What's more, you can get a significant speedup from your Python scripts by replacing the inbuilt cpython malloc calls with a static "allocate big chunk of stack at the beginning and I'll manage it myself" implementation, falling back to malloc as needed if it grows beyond that. A college class in perf engineering I TA'd did this, the results even a beginner could achieve were compelling, the top of the class produced results quite remarkable indeed..
This is most effective for reducing startup time of short lived scripts, where the runtime is dominated by many thousands of trivial mallocs right at startup. But in general if you can establish a bound on memory, it will be faster to allocate it in one shot.
I'd love to see an example of this if you happen to have one available. I hit a startup-time issue in a previous life, and I wish I had spent the time looking at it back then
A template repo can be found here https://github.com/JacksonKearl/cpython, but it does not implement an ideal malloc, just a baseline one - I am not sure if it is still being used as an assignment.
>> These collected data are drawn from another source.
===== src/common/buck_ctl_pkg.sv =====
// Shared constants and carriers for the buck mode and fault control.
// Assumes one 25 MHz clock; all inputs synchronous to it.
package buck_ctl_pkg;
    localparam int unsigned CLK_HZ = 25000000;
    localparam int unsigned NUM_RAILS = 3;
    localparam logic [3:0] NB_CONSEC_CYCLES = 4'h8;
    localparam int unsigned UV_TIME_US = 1000;
    localparam int unsigned UV_CYCLES = (UV_TIME_US * (CLK_HZ / 1000000));
    localparam int unsigned OFF_WAIT_CYCLES = 1;
    localparam logic [1:0] WINDOW_NORMAL = 2'h0;
    localparam logic [1:0] WINDOW_RAISED = 2'h1;
    localparam int unsigned UV_CNT_W = 16;
    localparam int unsigned RAIL_NB = 2;

    typedef struct packed {
        logic high_side;
        logic low_side;
        logic enable;
    } gate_cmd_t;

    typedef struct packed {
        logic pwm;
        logic switch_node_pos;
        logic high_below_1v;
        logic low_below_1v;
        logic cycle_start;
    } rail_sense_t;

    typedef struct packed {
        logic high_output;
        logic low_output;
        logic excess_current;
    } fault_in_t;
endpackage


===== src/core/rail_gate_drive.sv =====
// One rail's gate interlock and light-load emulation sequencer.
// Assumes comparator inputs are synchronous to sys_clk_i.
module rail_gate_drive
(
    input wire logic sys_clk_i,
    input wire logic sys_rst_i,
    input wire buck_ctl_pkg::rail_sense_t sense_i,
    input wire logic emulation_en_i,
    input wire logic is_northbridge_i,
    input wire logic drive_off_i,
    output buck_ctl_pkg::gate_cmd_t gate_o,
    output logic skip_mode_o,
    output logic [1:0] window_sel_o
);
    import buck_ctl_pkg::*;

    logic [3:0] pos_count;
    logic pos_seen;
    logic high_req;
    logic low_req;
    logic skip_now;

    assign high_req = sense_i.pwm;
    assign low_req = !sense_i.pwm && !(skip_mode_o && sense_i.switch_node_pos);

    // RL2 Cross-conduction interlock
    always_ff @(posedge sys_clk_i or posedge sys_rst_i)
    begin
        if (sys_rst_i)
            gate_o <= '0;
        else if (drive_off_i)
            gate_o <= '0;
        else
        begin
            gate_o.enable <= 1'b1;
            gate_o.high_side <= high_req && !gate_o.low_side && sense_i.low_below_1v;
            // RL9 Low side off when node positive
            gate_o.low_side <= low_req && !gate_o.high_side && sense_i.high_below_1v
                && !(emulation_en_i && sense_i.switch_node_pos);
        end
    end

    // RL5 Direction sampled while low side on
    always_ff @(posedge sys_clk_i or posedge sys_rst_i)
    begin
        if (sys_rst_i)
            pos_seen <= 1'b0;
        else if (sense_i.cycle_start)
            pos_seen <= 1'b0;
        else if (gate_o.low_side && sense_i.switch_node_pos)
            pos_seen <= 1'b1;
    end

    // RL7 Eight consecutive cycles for northbridge
    // RL8 Counter clears on miss or emulation off
    always_ff @(posedge sys_clk_i or posedge sys_rst_i)
    begin
        if (sys_rst_i)
            pos_count <= '0;
        else if (!emulation_en_i)
            pos_count <= '0;
        // Exit restarts the run so skip cannot re-enter next clock
        else if (skip_mode_o && gate_o.low_side && !sense_i.switch_node_pos && sense_i.cycle_start)
            pos_count <= '0;
        else if (sense_i.cycle_start)
        begin
            if (!pos_seen)
                pos_count <= '0;
            else if (pos_count != NB_CONSEC_CYCLES)
                pos_count <= pos_count + 4'h1;
        end
    end

    // RL6 Core enters skip on first positive node
    assign skip_now = is_northbridge_i ? (pos_count == NB_CONSEC_CYCLES) : pos_seen;

    // RL10 Back to continuous after negative node
    always_ff @(posedge sys_clk_i or posedge sys_rst_i)
    begin
        if (sys_rst_i)
            skip_mode_o <= 1'b0;
        else if (!emulation_en_i)
            skip_mode_o <= 1'b0;
        else if (gate_o.low_side && !sense_i.switch_node_pos && sense_i.cycle_start)
            skip_mode_o <= 1'b0;
        else if (skip_now)
            skip_mode_o <= 1'b1;
    end

    // RL11 Window raised on northbridge skip
    always_ff @(posedge sys_clk_i or posedge sys_rst_i)
    begin
        if (sys_rst_i)
            window_sel_o <= WINDOW_NORMAL;
        else
            window_sel_o <= (is_northbridge_i && skip_mode_o) ? WINDOW_RAISED : WINDOW_NORMAL;
    end
endmodule // rail_gate_drive


===== src/core/buck_mode_fault_control.sv =====
// Mode selection, phase shedding, fault latch and power-good for three rails.
// Assumes rail 0/1 are core, rail 2 northbridge; fault flags synchronous.
// Functional notes
// RL1 - Grounded offset resistor selects serial VID with droop
// RL2 - Gate turns on only after opposite below 1V
// RL3 - Request high forces continuous on all rails
// RL4 - Dual-plane request low enables emulation everywhere
// RL5 - Sample switch node while low side conducts
// RL6 - Core skips on first positive switch node
// RL7 - Northbridge skips after eight consecutive positive cycles
// RL8 - Northbridge counter clears on miss or disable
// RL9 - Low side off when switch node positive
// RL10 - Return to continuous after negative switch node
// RL11 - Northbridge skip raises window one third
// RL12 - Uniplane sheds one phase when request low
// RL13 - Power-good low through shutdown and soft-start
// RL14 - Power-good low on faults, reset, disable
// RL15 - Faults latch off until enable toggled
// RL16 - Outside party toggles enable after high fault
// RL17 - Excess current tri-states drivers, no restart
// RL18 - Low output for 1ms latches fault
module buck_mode_fault_control
(
    input wire logic sys_clk_i,
    input wire logic sys_rst_i,
    input wire logic enable_i,
    input wire logic power_save_request_n_i,
    input wire logic uniplane_i,
    input wire logic offset_set_pin_grounded_i,
    input wire logic soft_start_done_i,
    input wire logic outputs_in_limits_i,
    input wire buck_ctl_pkg::fault_in_t fault_i,
    input wire buck_ctl_pkg::rail_sense_t [buck_ctl_pkg::NUM_RAILS-1:0] sense_i,
    output buck_ctl_pkg::gate_cmd_t [buck_ctl_pkg::NUM_RAILS-1:0] gate_o,
    output logic [buck_ctl_pkg::NUM_RAILS-1:0] skip_mode_o,
    output logic [1:0] nb_window_sel_o,
    output logic serial_vid_mode_o,
    output logic droop_enable_o,
    output logic phase_shed_o,
    output logic fault_latched_o,
    output logic power_good_out_o,
    output logic power_good_out_oe_o
);
    import buck_ctl_pkg::*;

    typedef enum logic [1:0] {ST_OFF, ST_SOFT_START, ST_RUN, ST_FAULT} ctl_state_t;

    ctl_state_t state;
    logic [UV_CNT_W-1:0] uv_count;
    logic uv_fault;
    logic any_fault;
    logic emulation_en;
    logic drive_off;
    logic [1:0] unused_window [NUM_RAILS-1:0];

    // RL18 Low output must persist 1ms
    always_ff @(posedge sys_clk_i or posedge sys_rst_i)
    begin
        if (sys_rst_i)
            uv_count <= '0;
        else if (!fault_i.low_output || state != ST_RUN)
            uv_count <= '0;
        else if (uv_count != UV_CNT_W'(UV_CYCLES))
            uv_count <= uv_count + 1'b1;
    end
    assign uv_fault = (uv_count == UV_CNT_W'(UV_CYCLES));
    assign any_fault = fault_i.high_output || fault_i.excess_current || uv_fault;

    // RL15 Latch off until enable drops
    // RL16 Only enable low or reset clears a latched fault
    always_ff @(posedge sys_clk_i or posedge sys_rst_i)
    begin
        if (sys_rst_i)
            state <= ST_OFF;
        else if (!enable_i)
            state <= ST_OFF;
        else
        begin
            case (state)
                ST_OFF:
                    state <= ST_SOFT_START;
                ST_SOFT_START:
                    if (any_fault)
                        state <= ST_FAULT;
                    else if (soft_start_done_i)
                        state <= ST_RUN;
                ST_RUN:
                    if (any_fault)
                        state <= ST_FAULT;
                ST_FAULT:
                    state <= ST_FAULT;
                default:
                    state <= ST_OFF;
            endcase
        end
    end

    // RL17 All drivers tri-stated in fault
    assign drive_off = (state == ST_FAULT) || (state == ST_OFF);
    assign fault_latched_o = (state == ST_FAULT);

    // RL3 Request high forces continuous
    // RL4 Request low enables emulation
    assign emulation_en = !power_save_request_n_i && (state == ST_RUN);

    // RL1 Offset pin strap
    always_ff @(posedge sys_clk_i or posedge sys_rst_i)
    begin
        if (sys_rst_i)
        begin
            serial_vid_mode_o <= 1'b0;
            droop_enable_o <= 1'b0;
        end
        else if (state == ST_OFF)
        begin
            serial_vid_mode_o <= offset_set_pin_grounded_i;
            droop_enable_o <= offset_set_pin_grounded_i;
        end
    end

    // RL12 Shed second core phase in uniplane
    always_ff @(posedge sys_clk_i or posedge sys_rst_i)
    begin
        if (sys_rst_i)
            phase_shed_o <= 1'b0;
        else
            phase_shed_o <= uniplane_i && !power_save_request_n_i;
    end

    genvar r;
    generate
        for (r = 0; r < NUM_RAILS; r++)
        begin : g_rail
            logic [1:0] win;
            rail_gate_drive u_rail
            (
                .sys_clk_i(sys_clk_i),
                .sys_rst_i(sys_rst_i),
                .sense_i(sense_i[r]),
                .emulation_en_i(emulation_en),
                .is_northbridge_i(r == RAIL_NB),
                // Shed phase stays off rather than idling switched
                .drive_off_i(drive_off || (r == 1 && phase_shed_o)),
                .gate_o(gate_o[r]),
                .skip_mode_o(skip_mode_o[r]),
                .window_sel_o(win)
            );
            if (r == RAIL_NB)
            begin : g_nb
                assign nb_window_sel_o = win;
            end
            assign unused_window[r] = win;
        end
    endgenerate

    // RL13 Low until soft-start done and in limits
    // RL14 Low on faults, reset and disable
    always_ff @(posedge sys_clk_i or posedge sys_rst_i)
    begin
        if (sys_rst_i)
            power_good_out_oe_o <= 1'b1;
        else
            power_good_out_oe_o <= !(state == ST_RUN && outputs_in_limits_i && !any_fault
                && enable_i);
    end
    assign power_good_out_o = 1'b0;
endmodule // buck_mode_fault_control


===== config.mk =====
export PLATFORM = sky130hd
export DESIGN_NAME = buck_mode_fault_control
export DESIGN_NICKNAME = d
export VERILOG_FILES = /design/src/common/buck_ctl_pkg.sv /design/src/core/rail_gate_drive.sv /design/src/core/buck_mode_fault_control.sv
export SDC_FILE = /design/constraint.sdc
export NUM_CORES = 1
export LEC_CHECK = 0
export BUFFER_PORTS_ARGS = -buffer_cell sky130_fd_sc_hd__buf_2
export CAP_MARGIN = 40
export CORE_MARGIN = 3
export CORE_UTILIZATION = 25
export CTS_CLUSTER_DIAMETER = 50
export DETAILED_ROUTE_END_ITERATION = 16
export PLACE_DENSITY = 0.52
export SETUP_SLACK_MARGIN = 0.5
export SLEW_MARGIN = 10
export SYNTH_ARGS = -nofsm -noshare
export SYNTH_HDL_FRONTEND = slang
export SYNTH_SLANG_ARGS = --single-unit
export TNS_END_PERCENT = 30

===== constraint.sdc =====
create_clock -name sys_clk_i -period 1.7 [get_ports sys_clk_i]
set_input_delay 0.255 -clock sys_clk_i [delete_from_list [all_inputs] [get_ports sys_clk_i]]
set_output_delay 0.255 -clock sys_clk_i [all_outputs]
set_load 0.01 [all_outputs]

==> metrics, run 1 <==
Final Non-Filler Cells 363; clk slew on worst S/H paths 0.07 ns; Core Rows 32; vias post-DR 1631; drt drc 0; crit path kind register to register; slew margin rel. 66.0%; grt ovf 0; vias in the first global route 1553; first-pass GRT wire length 7560 um; wl on met1 2040 um; PortBufs 43; DR WL/cell 12.4 um; post-synthesis async set-or-reset flop share 100%; CTS H-tree depth 2; period utilization 86.6%; status finished clean; WL final 4480 um; Most used DFF post-synth dfrtp_1; Die Height 95.7 um; cts bufs inserted 5; critical path endpoint category register; worst min-delay path class input pin to asynchronous set/reset pin; RSZ-0062 raised after global routing true; Hold Violations, Final 0; Syn Inst Count 194; CTS max path bufs 2; Top Layer Used met4; hold slack 0.0660 ns; fmax 679 MHz; Worst-Margin Slew 0.510 ns; final setup vio count 0; Synth top area share 48.6%; most common cell in the netlist dfrtp_1; #FFs+latches synth 40; die area 9150 sq um; clk_skew 0.00342 ns; share of cells above drive strength 1 43.7%; post-route ant nets 0; nets@finish 295; cts hold-fix bufs 0; CP required 1.92 ns; Max IR drop VDD 0.000477 V; largest net degree at the start of global routing 41; drt pass-1 iters 4; Max-cap violations 0; WL met3 210 um; Detail Placement HPWL 3100 um; number of vias per cell 4.49; register area share after synthesis 49.9%; CTS Sinks 40; synthesized area 2010 sq um; Worst Path Arrival 1.69 ns; later-pin clock latency in the skew report 0.29 ns; gpl congestion 0.766; core area 7770 sq um; warnings from Yosys 0; Setup TNS 0 ns; Syn Area/Cell 10.4 sq um; CTS tree done; Yosys top cell by area dfrtp_1; Die Span X 95.7 um; fin. max-slew vios 0; Critical Path Start Type register; met2 WL 2180 um; CTS root buf clkbuf_8; Netlist cell types 44; initial drt markers 82; area delta synth->final 36.8%; initial core utilization 25.9%; antenna violations before repair 0; CP max FO 4; top cells by area, synth dfrtp_1 49%, ha_1 5.6%, nor2_1 3.5%, a21oi_1 3.0%, buf_4 2.6%; GR Util All Layers 10.6%; Post-synth EDFFs 0; LEAKAGE 1.25 nW; placed instance count 335; fin crit period 1.47 ns; Synth top cells by count 39 x dfrtp_1, 19 x nor2_1, 13 x nand2_1; pwr dens 840 nW/um^2; Antenna diodes 0; io pins 46
-- registers in the layout (all words and copies together) (netlist names) --
name                        cells
phase_shed_o                    1
g_rail.u_rail.window_sel_o      1
state                           2
uv_count                       16
g_rail.u_rail.pos_count         4
power_good_out_oe_o             1
g_rail.u_rail.pos_seen          3
droop_enable_o                  1
g_rail.u_rail.gate_o            8
g_rail.u_rail.skip_mode_o       3
-- repair_timing --
action / in CTS / in global routing
pin swaps: 9 / 10
resized for setup: 17 / 15
buffers inserted: 11 / 9
hold endpoints to repair: 0 / 0
setup endpoints to repair: 31 / 31
-- cells by family after synthesis --
| family | Yosys count | synth area share [%] |
|---|---|---|
| and+or+nand+nor | 83 | 24.2 |
| DFF | 40 | 49.9 |
| AOI/OAI and AO/OA | 27 | 8.34 |
| buffers and inverters | 20 | 5.42 |
| xor gates and xnor gates | 11 | 4.79 |
| adders and majority gates | 9 | 5.60 |
| muxes | 3 | 1.56 |
| other | 1 | 0.187 |
-- cell usage in the layout (no fill, tap or decap), drive strengths merged, types with 7 or more instances in the layout --
master	count
ha	9
buf	67
nand4	7
clkbuf	8
dfrtp	39
nand2	13
inv	11
nand3	7
nor2	19
a21oi	12
-- critical path, stage by stage, from the launching register on --
cell     delay (ns)
dfrtp_1        0.42
buf_4          0.14
and4_4         0.25
nand3_4        0.07
or4_1          0.40
a21oi_1        0.13
-- final timing paths --
check	startpoint	to	slack, ns	cells after the start
worst max-delay path	uv_count[1]	uv_count[15]	0.23	5
worst min-delay path	sys_rst_i	g_rail[1].u_rail.gate_o[2]	0.07	3
worst max register to register	uv_count[1]	uv_count[15]	0.23	5
worst min register to register	g_rail[2].u_rail.skip_mode_o	g_rail[2].u_rail.window_sel_o[0]	0.45	0
max in group asynchronous	sys_rst_i	uv_count[2]	1.24	3
min in group sys_clk_i	sense_i[5]	g_rail[1].u_rail.pos_seen	0.12	2
-- through the flow --
stage                     util [%]  setup slack, ns  total power [mW]  instance area (sq um)
after floorplan                  -            0.319              1.40                   2080
after global placement        30.7            0.169              1.58                   2390
after detailed placement      30.7            0.140              1.58                   2390
after CTS                     33.8            0.259              2.32                   2620
after global routing          35.4            0.157              2.46                   2750
final                         35.4            0.228              2.31                   2750
-- layer usage --
metal	track usage [%]	up-vias
met5	0	-
met4	3.67	0
met3	2.76	7
met2	15.9	34
met1	14.6	787
li1	-	803
-- cell type report --
type / count / area [sq um]
flip-flops and latches: 40 / 1010
multi-input cells: 135 / 1080
clock buffers: 8 / 90.1
well taps: 102 / 128
inverters: 11 / 41.3
repair buffers: 67 / 407
fillers: 807 / 5020
-- power by group --
group          internal, mW  leakage (nW)  switching [mW]  total (mW)
logic                 0.273         0.664           0.289       0.561
registers              1.02         0.537          0.0623        1.09
clock network         0.331        0.0455           0.328       0.659
No activity file was read; power rests on OpenSTA's default activity.
==> run 2, diff against run 1 <==
--- a/config.mk
+++ b/config.mk
@@ -11,6 +11,7 @@
 export CORE_UTILIZATION = 25
 export CTS_CLUSTER_DIAMETER = 50
 export DETAILED_ROUTE_END_ITERATION = 16
+export GPL_TIMING_DRIVEN = 0
 export PLACE_DENSITY = 0.52
 export SETUP_SLACK_MARGIN = 0.5
 export SLEW_MARGIN = 10
==> metrics, run 2 (same netlist as run 1, synthesis figures left out) <==
status finished clean; Worst R2R Setup Slack 0.22 ns; drt pass-1 iters 4; core area 7770 sq um; Detail Placement HPWL 3170 um; fmax 677 MHz; CTS root buf clkbuf_8; critical path's largest stage delay 0.41 ns; CTS max path bufs 2; crit path kind register to register; CP max FO 6; WL final 4240 um; Worst Path Arrival 1.69 ns; CP Cell Sequence ha_2 -> nand4_1 -> buf_4 -> or3_1 -> a21oi_1; fin crit period 1.48 ns; post-route ant nets 0; clk_skew 0.00548 ns; CTS Sinks 40; cts bufs inserted 5; vias post-DR 1586; critical path endpoint category register; grt ovf 0; worst path bufs/invs 1; io pins 46; RSZ-0062 raised after global routing true; clock power share 32.5%; later-pin clock latency in the skew report 0.29 ns; PortBufs 43; CTS tree done; Max IR drop VDD 0.000546 V; biggest regs uv_count: 16 flops, g_rail.u_rail.gate_o: 8 flops, g_rail.u_rail.pos_count: 4 flops; share of power burned in registers 45.3%; placed instance count 341; drt drc 0; area delta synth->final 34.3%; Design Area, Final 2700 sq um; Critical Path End uv_count[8]; initial core utilization 25.9%; RR Startpoint uv_count[1]; largest register by flop count uv_count; Final Core Density 34.7%; placed cell area 2440 sq um; Core Rows 32; Hold Violations, Final 0; CP required 1.92 ns; Max-cap violations 0; max reg flops 16; reg2reg end uv_count[8]; first-pass GRT wire length 7200 um; vias in the first global route 1550; gpl congestion 0.773; period utilization 86.9%; share of cells above drive strength 1 39.8%; R2R depth 5; Die Height 95.7 um; DR WL/cell 11.7 um; final setup vio count 0; Critical Path Start Type register; Slowest-stage cell, CP dfrtp_1; sw frac 28.1%; GR Util All Layers 10.1%; number of vias per cell 4.39; CTS H-tree depth 2; WP depth 5; antenna violations before repair 0; Antenna diodes 0; Setup TNS 0 ns; Setup WS post-layout 0.223 ns; pwr dens 886 nW/um^2; worst min-delay path class input pin to register; Pint 1.72 mW; initial drt markers 39; commonest non-fill, non-tap cells in the layout 43 x buf_2, 39 x dfrtp_1, 19 x nor2_1, 18 x buf_4, 12 x nand2_1; Comb power frac 22.2%; worst setup path startpoint uv_count[1]; Psw 0.671 mW; LEAKAGE 1.22 nW; CP delay by family, top simple AND/OR/NAND/NOR gates; die area 9150 sq um; leading cell type in the layout, fill and taps excluded buf_2; dpl ws 0.0868 ns; Die Span X 95.7 um; nets@finish 293; fin. max-slew vios 0; largest net degree at the start of global routing 34; Final Non-Filler Cells 361; clk slew on worst S/H paths 0.08 ns
==> run 2: changes by cell type in the layout (fill, tap and decap cells not counted), moves of 2 or more <==
cell and delta:
dfrtp_1 +4, dfrtp_2 -4, buf_4 -3, buf_6 -2, clkbuf_1 -2
==> run 2: power groups by stage <==
stage	registers [mW]	clock network, mW	logic, mW
2_1_floorplan	1.12	0	0.281
3_3_place_gp	1.10	0	0.504
3_5_place_dp	1.10	0	0.511
4_1_cts	1.09	0.812	0.535
5_1_grt	1.10	0.842	0.599
6_report	1.08	0.777	0.530
==> run 2: worst min path at each step <==
stage	slack, ns	endpoint	from	cells past startpoint
floorplan	0.32	phase_shed_o	power_save_request_n_i	1
global placement	0.42	g_rail[2].u_rail.window_sel_o[0]	g_rail[2].u_rail.skip_mode_o	0
detailed placement	0.17	g_rail[1].u_rail.gate_o[2]	sys_rst_i	2
CTS	0.10	g_rail[0].u_rail.pos_seen	sense_i[0]	2
global route	0.11	g_rail[1].u_rail.pos_seen	sense_i[5]	2
finish	0.12	g_rail[0].u_rail.pos_seen	sense_i[0]	2
==> run 2: per-layer routing <==
metal	share of wire, %	vias to the layer above	global-route usage [%]
li1	-	798	-
met1	46	752	12.9
met3	3.8	4	2.45
met4	0.68	0	3.20
met2	50	32	16.8
met5	0	-	0
==> run 2: worst register-to-register path, stage by stage, from the launching register on <==
cell	delay, ns
dfrtp_1	0.41
ha_2	0.22
nand4_1	0.10
buf_4	0.18
or3_1	0.34
a21oi_1	0.15
==> run 2: metrics by stage <==
step / hold WS, ns / power (mW)
after floorplan: 0.321 / 1.40
after global placement: 0.424 / 1.61
after detailed placement: 0.172 / 1.61
after CTS: 0.104 / 2.43
after global routing: 0.109 / 2.54
final: 0.117 / 2.39
==> run 2: cell type report <==
class | instances | area [sq um]
plain buffers | 9 | 77.6
well taps | 102 | 128
inverters | 11 | 41.3
flip-flops and latches | 40 | 1000
repair buffers | 56 | 328
fillers | 814 | 5070
clock buffers | 5 | 68.8
clock inverters | 3 | 42.5
multi-input cells | 135 | 1010
==> run 2: what timing repair did <==
| item | CTS | global route |
|---|---|---|
| gates cloned | 0 | 0 |
| pin swaps | 3 | 3 |
| endpoints found under the hold margin | 7 | 0 |
| endpoints found under the setup margin | 37 | 38 |
| hold buffers | 1 | 0 |
| gates resized for setup | 7 | 7 |
| setup buffers | 7 | 4 |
The repo states that even this dummy implementation:
> has a 60% faster startup as compared to base CPython, and in some test cases has marginally better runtime performance as well.
This is most effective for reducing startup time of short lived scripts, where the runtime is dominated by many thousands of trivial mallocs right at startup. But in general if you can establish a bound on memory, it will be faster to allocate it in one shot.